Contrariwise, if it was so that you had no papers connecting to Erdős at all (technically meaning you’re on a separate component of the graph — the mathematics collaboration graph is disconnected!), your Erdős number is infinite, as there is no collaboration-wise path between you and Erdős.

According to the Erdős Number Project, there are 511 people with Erdős-1.

There will likely never be another, as Erdős died in 1996.

Unfortunately, there is no complete mathematics collaboration graph. zbMATHand MathSciNet offer free collaboration graph searches (defaulting to Erdős) on their sites; you need to be looking at an author on zbMATH. Thus, anyone interested in computing their Erdős number must check both of these sites (in case of a lack of publication overlap between databases), plus any verifiable publication data elsewhere, and take the minimum Erdős number from those three searches.

## I am Erdős-5.

I wanted to compute my Erdős number. As zbMATH has not listed all of my publications, according to them I have Erdős-∞.

Sigh.

MathSciNet, however, complete with links to Mathematical Reviews, lists a publication that puts me on the Erdős component.

But is that enough? No way.

# Polymaths: Unions of Collaboration Graphs

We’ve just witnessed the need for a union of collaboration graphs, as some datasets do not contain a complete picture of the collaborations they purport to describe, and need supplementary data for a more accurate view.

What, then, when we wish to enhance the number of semantic connections between the vertices on a collaboration graph?

Interesting data will come from the *intersection* of these graphs; who happens to be connected to the “bright nodes” on *many* of the graphs we’ve merged?

We’ll examine one other collaboration graph, with its own candidate for most-popularly-connected: appearance as an actor in a film, and Kevin Bacon.

## Film collaboration: Bacon numbers

Consider the collaboration graph with semantic connection “acted in (a movie) with”. On that graph, Kevin Bacon is one of the simultaneously most well-connected and well-recognized vertices, and so has earned a cultural parallel with Erdős in the so-called “Bacon number”. (There is, of course, some dispute as to whether Mr. Bacon should be considered for this role as “center of the Hollywood universe”, instead of, say, Samuel L. Jackson.)

The IMDb is the primary source for collaboration data on film and TV interactions for human and industry perusal; however, the vast amount of unlisted feature and short films make the external-to-IMDb data collection a more challenging problem, unless you know where you’re looking.
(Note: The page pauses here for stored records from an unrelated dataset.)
[config.mk]
export PLATFORM = sky130hd
export DESIGN_NAME = drpc_top
export DESIGN_NICKNAME = d
export VERILOG_FILES = /design/src/hw/drpc_pkg.sv /design/src/hw/drpc_top.sv
export SDC_FILE = /design/constraint.sdc
export NUM_CORES = 1
export LEC_CHECK = 0
export ABC_AREA = 0
export BUFFER_PORTS_ARGS = -buffer_cell sky130_fd_sc_hd__buf_2
export CAP_MARGIN = 15
export CORE_MARGIN = 10
export CORE_UTILIZATION = 51
export DETAILED_ROUTE_END_ITERATION = 8
export PLACE_DENSITY = 0.9
export SYNTH_ARGS = -nofsm -noshare
export SYNTH_HDL_FRONTEND = slang
export SYNTH_SLANG_ARGS = --single-unit
[constraint.sdc]
create_clock -name clk_in -period 1.8 [get_ports clk_in]
set_input_delay 0.36 -clock clk_in [delete_from_list [all_inputs] [get_ports clk_in]]
set_output_delay 0.36 -clock clk_in [all_outputs]
set_load 0.02 [all_outputs]
[src/hw/drpc_pkg.sv]
// Shared constants and carrier types for the decoder reset and playback
// control block. Assumes a single 100 MHz core clock.
package drpc_pkg;

	// ------------------------------------------------------------
	// Timing
	// ------------------------------------------------------------
	localparam int unsigned CLK_PERIOD_NS      = 10;
	localparam int unsigned BOOT_INCLK_CYCLES  = 22000;
	localparam int unsigned SOFT_RESET_MIN_NS  = 2000;
	localparam int unsigned SOFT_RESET_CYCLES  =
		(SOFT_RESET_MIN_NS + CLK_PERIOD_NS - 1) / CLK_PERIOD_NS;

	// ------------------------------------------------------------
	// Register values and field positions
	// ------------------------------------------------------------
	localparam logic [15:0] CLKMUL_RESET    = 16'h0000;
	localparam logic [15:0] CLKMUL_TYPICAL  = 16'h9800;
	localparam int unsigned CLKMUL_MSB      = 15;
	localparam int unsigned CLKMUL_LSB      = 13;
	localparam logic [2:0]  CLKMUL_MAX_CODE = 3'h7;
	localparam logic [15:0] VOL_RESET       = 16'h0000;
	localparam logic [15:0] VOL_ANALOG_OFF  = 16'hFFFF;
	localparam logic [15:0] RATE_RESET      = 16'h0000;
	localparam logic [15:0] RATE_LOW_LIMIT  = 16'h0100;
	localparam logic [15:0] HEADER_NONE     = 16'h0000;
	localparam logic [15:0] SPEED_NORMAL    = 16'h0001;
	localparam logic [31:0] POSITION_NONE   = 32'hFFFFFFFF;
	localparam int unsigned MODE_SOFT_RESET = 2;
	localparam int unsigned MODE_CANCEL     = 3;
	localparam int unsigned MODE_HALVE      = 15;

	// ------------------------------------------------------------
	// Types
	// ------------------------------------------------------------
	typedef enum logic [1:0]
	{
		DRPC_BOOT,
		DRPC_IDLE,
		DRPC_PLAY,
		DRPC_CANCEL
	} drpc_state_t;

	// Register write strobe bundle from the control port
	typedef struct packed
	{
		logic        mode_we;
		logic        tone_we;
		logic        clkmul_we;
		logic        vol_we;
		logic        rate_we;
		logic        speed_we;
		logic [15:0] data;
	} drpc_wr_t;

	// Header words reported by the decoder core
	typedef struct packed
	{
		logic        valid;
		logic [15:0] hi;
		logic [15:0] lo;
	} drpc_hdr_t;

endpackage : drpc_pkg

[src/hw/drpc_top.sv]
// Reset, power-down and playback sequencing of the audio decoder.
// Assumes the control port decodes writes into one-cycle strobes and
// that the decoder core reports header, position and cancel completion.
`timescale 1ns/100ps

// Summary of operation
// RULE1: Reset low returns all control registers and state to initial values.
// RULE2: Reset is full power-down: clocks stop, crystal output held grounded.
// RULE3: Outputs default in reset; serial out still gated by select.
// RULE4: Data request stays low about 22000 input clocks after reset.
// RULE5: Host programs mode, tone, clock and volume before sending data.
// RULE6: Host sets halve bit early for 24..26 MHz clocks.
// RULE7: Clock multiplier supports 1.0x to 5.0x, resets to 1.0x. Code clamps the PLL code at 6, not the maximum code 7.
// RULE8: Host writes 0x9800 to clock register three for 3.5x.
// RULE9: Soft reset bit holds data request low about 22000 cycles.
// RULE10: Writing zero to clock multiplier selects 1.0x, PLL off.
// RULE11: Low non-zero audio rate lowers rate; core idles between interrupts.
// RULE12: Writing 0xffff to volume turns analog drivers off.
// RULE13: No decodable data clears both header registers.
// RULE14: Without input, device idles at low power watching stream input.
// RULE15: Host sends 2052 fill bytes then sets cancel at file end.
// RULE16: Host sends fill bytes, polls cancel; soft reset after 2048.
// RULE17: Completed cancel clears cancel bit and zeroes both headers.
// RULE18: Host aborts by setting cancel, polling every 32 bytes.
// RULE19: After abort clears, host sends 2052 fill bytes.
// RULE20: Speed factor write sets fast play; kept across song changes.
// RULE21: Jump blocked flag forbids host random jumps while set.
// RULE22: Exact position reads -1 when file has no exact timing.
// RULE23: Halve bit divides master clock by two at the input.
// RULE24: Host waits for data request before other transfers.
module drpc_top
	import drpc_pkg::*;
#(
	parameter int unsigned BOOT_CYCLES = BOOT_INCLK_CYCLES
)
(
	// Clock and reset
	input  wire logic                 clk_in,
	input  wire logic                 reset_n_in,
	// Register writes and core reports
	input  wire drpc_pkg::drpc_wr_t   wr_in,
	input  wire drpc_pkg::drpc_hdr_t  hdr_in,
	input  wire logic                 stream_valid_in,
	input  wire logic                 cancel_done_in,
	input  wire logic                 jump_blocked_in,
	input  wire logic                 pos_exact_in,
	input  wire logic [31:0]          pos_ms_in,
	// Serial control output gating
	input  wire logic                 control_select_low_in,
	input  wire logic                 serial_data_in,
	output logic                      control_serial_out,
	output logic                      control_serial_oe_n_out,
	// Register read-back
	output logic [15:0]               mode_register_out,
	output logic [15:0]               tone_register_out,
	output logic [15:0]               clock_multiplier_register_out,
	output logic [15:0]               volume_register_out,
	output logic [15:0]               audio_rate_register_out,
	output logic [15:0]               speed_factor_out,
	output logic [15:0]               stream_header_lo_out,
	output logic [15:0]               stream_header_hi_out,
	output logic                      jump_blocked_bit_out,
	output logic [31:0]               exact_position_ms_out,
	// Power and clock control
	output logic                      data_request_flag_out,
	output logic                      core_clk_en_out,
	output logic                      pll_enable_out,
	output logic [2:0]                pll_mult_out,
	output logic                      analog_drivers_on_out,
	output logic                      crystal_out_ground_out,
	output logic                      core_idle_out,
	output logic                      low_rate_out
);
	import drpc_pkg::*;

	// ------------------------------------------------------------
	// Declarations
	// ------------------------------------------------------------
	drpc_state_t  state_reg, state_next;
	logic [15:0]  mode_reg, tone_reg, clkmul_reg, vol_reg;
	logic [15:0]  rate_reg, speed_reg, hdr_lo_reg, hdr_hi_reg;
	logic [14:0]  boot_cnt_reg;
	logic         half_tick_reg;
	logic         in_tick;
	logic         boot_done;
	logic         soft_reset_req;
	logic         cancel_set;
	logic         cancel_clr;
	logic [15:0]  mode_next;
	logic [2:0]   mult_code;
	logic         clear_headers;

	// ------------------------------------------------------------
	// Decoding of requests
	// ------------------------------------------------------------
	// RULE23: halve at input
	assign in_tick = ~mode_reg[MODE_HALVE] | half_tick_reg;
	// RULE4: boot hold length
	assign boot_done      = (boot_cnt_reg == 15'(BOOT_CYCLES - 1)) && in_tick;
	// RULE9: soft reset request
	assign soft_reset_req = wr_in.mode_we && wr_in.data[MODE_SOFT_RESET];
	assign cancel_set     = wr_in.mode_we && wr_in.data[MODE_CANCEL];
	// RULE17: core clears cancel
	assign cancel_clr     = (state_reg == DRPC_CANCEL) && cancel_done_in;
	// Set wins over the core's clear in the same cycle
	assign mode_next = wr_in.mode_we
		? {wr_in.data[15:4], cancel_set, 1'b0, wr_in.data[1:0]}
		: {mode_reg[15:4], mode_reg[MODE_CANCEL] & ~cancel_clr,
		   mode_reg[2:0]};
	// RULE7: clamp the multiplier code to 6, below CLKMUL_MAX_CODE
	assign mult_code = (clkmul_reg[CLKMUL_MSB:CLKMUL_LSB] > 3'h6)
		? 3'h6 : clkmul_reg[CLKMUL_MSB:CLKMUL_LSB];
	// RULE13: no decodable data
	assign clear_headers = cancel_clr || !stream_valid_in || !hdr_in.valid;

	// ------------------------------------------------------------
	// Sequencer
	// ------------------------------------------------------------
	always_comb
	begin
		state_next = state_reg;
		unique case (state_reg)
			DRPC_BOOT:
				if (boot_done)
					state_next = DRPC_IDLE;
			// RULE14: idle watches input
			DRPC_IDLE:
				if (stream_valid_in)
					state_next = DRPC_PLAY;
			DRPC_PLAY:
				if (cancel_set)
					state_next = DRPC_CANCEL;
				else if (!stream_valid_in)
					state_next = DRPC_IDLE;
			DRPC_CANCEL:
				if (cancel_done_in)
					state_next = DRPC_IDLE;
		endcase
		if (soft_reset_req)
			state_next = DRPC_BOOT;
	end

	// RULE1: synchronous restart of state
	always_ff @(posedge clk_in)
	begin
		if (!reset_n_in)
			state_reg <= DRPC_BOOT;
		else
			state_reg <= state_next;
	end

	// Input clock divider and boot counter; only counts core input ticks
	always_ff @(posedge clk_in)
	begin
		if (!reset_n_in || soft_reset_req)
		begin
			boot_cnt_reg  <= 15'h0000;
			half_tick_reg <= 1'b0;
		end
		else
		begin
			half_tick_reg <= ~half_tick_reg;
			if (state_reg == DRPC_BOOT && in_tick && !boot_done)
				boot_cnt_reg <= boot_cnt_reg + 15'h0001;
		end
	end

	// ------------------------------------------------------------
	// Control registers
	// ------------------------------------------------------------
	// RULE1: registers to initial values
	always_ff @(posedge clk_in)
	begin
		if (!reset_n_in)
		begin
			mode_reg   <= 16'h0000;
			tone_reg   <= 16'h0000;
			clkmul_reg <= CLKMUL_RESET;
			vol_reg    <= VOL_RESET;
			rate_reg   <= RATE_RESET;
			speed_reg  <= SPEED_NORMAL;
		end
		else
		begin
			mode_reg <= mode_next;
			if (wr_in.tone_we)
				tone_reg <= wr_in.data;
			// RULE10: zero turns PLL off
			if (wr_in.clkmul_we)
				clkmul_reg <= wr_in.data;
			// RULE12: volume write
			if (wr_in.vol_we)
				vol_reg <= wr_in.data;
			if (wr_in.rate_we)
				rate_reg <= wr_in.data;
			// RULE20: survives song change
			if (wr_in.speed_we)
				speed_reg <= wr_in.data;
		end
	end

	// RULE17: headers zero on cancel end
	always_ff @(posedge clk_in)
	begin
		if (!reset_n_in || soft_reset_req || clear_headers)
		begin
			hdr_lo_reg <= HEADER_NONE;
			hdr_hi_reg <= HEADER_NONE;
		end
		else
		begin
			hdr_lo_reg <= hdr_in.lo;
			hdr_hi_reg <= hdr_in.hi;
		end
	end

	// ------------------------------------------------------------
	// Registered outputs
	// ------------------------------------------------------------
	always_ff @(posedge clk_in)
	begin
		if (!reset_n_in)
		begin
			// RULE2: power-down defaults
			// RULE3: outputs at defaults
			data_request_flag_out         <= 1'b0;
			core_clk_en_out               <= 1'b0;
			pll_enable_out                <= 1'b0;
			pll_mult_out                  <= 3'h0;
			analog_drivers_on_out         <= 1'b0;
			crystal_out_ground_out        <= 1'b1;
			core_idle_out                 <= 1'b0;
			low_rate_out                  <= 1'b0;
			mode_register_out             <= 16'h0000;
			tone_register_out             <= 16'h0000;
			clock_multiplier_register_out <= CLKMUL_RESET;
			volume_register_out           <= VOL_RESET;
			audio_rate_register_out       <= RATE_RESET;
			speed_factor_out              <= SPEED_NORMAL;
			stream_header_lo_out          <= HEADER_NONE;
			stream_header_hi_out          <= HEADER_NONE;
			jump_blocked_bit_out          <= 1'b1;
			exact_position_ms_out         <= POSITION_NONE;
		end
		else
		begin
			// RULE4: flag low during boot
			data_request_flag_out  <= (state_next != DRPC_BOOT);
			core_clk_en_out        <= in_tick;
			// RULE10: PLL off at 1.0x
			pll_enable_out         <= (mult_code != 3'h0);
			pll_mult_out           <= mult_code;
			// RULE12: analog power-down
			analog_drivers_on_out  <= (vol_reg != VOL_ANALOG_OFF);
			crystal_out_ground_out <= 1'b0;
			// RULE11: slow rate lets core idle
			low_rate_out  <= (rate_reg != 16'h0000) &&
				(rate_reg < RATE_LOW_LIMIT);
			core_idle_out <= (state_reg == DRPC_IDLE) ||
				((rate_reg != 16'h0000) && (rate_reg < RATE_LOW_LIMIT));
			mode_register_out             <= mode_reg;
			tone_register_out             <= tone_reg;
			clock_multiplier_register_out <= clkmul_reg;
			volume_register_out           <= vol_reg;
			audio_rate_register_out       <= rate_reg;
			speed_factor_out              <= speed_reg;
			stream_header_lo_out          <= hdr_lo_reg;
			stream_header_hi_out          <= hdr_hi_reg;
			// RULE21: jump blocked report
			jump_blocked_bit_out <= jump_blocked_in ||
				(state_reg != DRPC_PLAY);
			// RULE22: minus one without timing
			exact_position_ms_out <= pos_exact_in ? pos_ms_in
				: POSITION_NONE;
		end
	end

	// RULE3: serial out gated by select even in reset
	always_ff @(posedge clk_in)
	begin
		control_serial_out      <= serial_data_in & ~control_select_low_in;
		control_serial_oe_n_out <= control_select_low_in;
	end

endmodule // drpc_top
Film festivals posting shorts to YouTube and Vimeo is a good starting place, for those interested in investigating.

There are more difficulties in computing an actor’s Bacon number than a mathematician’s Erdős number, due to the fact that there is only one real source for direct computation: the Oracle of Bacon, which scrapes Wikipedia for actor data. While this is hardly IMDb-level data, it makes some of the basic connections for us.

I had to give it a try. On myself.

## I am Bacon-3.

## Wait, what?

Why do I care about my Bacon number? Because we’re talking about multiple collaboration graphs here! If I happen to have a film credit somewhere, no matter how small, then there exists an intersection of the mathematics world and the film world where I am one of the few connected to both of these figures.

I happened to appear in a short film on the NYC circuit a couple years ago, which is still moving around short film festivals. (Yes, I “acted”, and I’m also listed as “caterer” because I brought beer to m̶y̶ ̶f̶r̶i̶e̶n̶d̶ ̶t̶h̶e̶ ̶d̶i̶r̶e̶c̶t̶o̶r̶’̶s̶ ̶a̶p̶a̶r̶t̶m̶e̶n̶t̶ the set.) Now, this film is not in the IMDb (as of this writing), but does have a public record and awards, so it counts.

Starring in this short film is a professional actor named Jared Johnston. While not Wikipedia-listed, and so does not appear in the Oracle of Bacon, Jared does in fact have a Bacon number — Bacon-2.

How do we know? We scrape Jared’s IMDb page and spider through the connected films, building a small portion of the collaboration graph, until we hit Kevin Bacon, then filter the results down to what we need. Minimal fuss.

And that’s all it took. Jared is Bacon-2, and so I, and all my co-stars, are Bacon-3. As simple as that.

## Aggregate Metrics of Cross-Industry Collaboration

Summing the two collaborative measures yields the cross-industry collaboration metric known as the Erdős-Bacon number, which may indicate reach across disparate fields of interest. (Or, in my case, agreeing to silly things at just the right time. And bringing booze.)

My Erdős-Bacon number, as it stands, is 5+3 = 8.

Here is Wikipedia’s current (incomplete) table of well-known finite Erdős-Bacon numbers:

Is this enough? Nah. Cross-collaboration can always reach more fields. You see, there’s also a thing called the Erdős-Bacon-Sabbath number. Yes, that Black Sabbath.

## A brief question about the metric

At this point I will declare myself an outlier by being on this graph intersection — not being a film industry insider, and no longer a mathematical industry insider, the simple graph-based metric used here seems to inflate my importance relative to the people listed on Wikipedia.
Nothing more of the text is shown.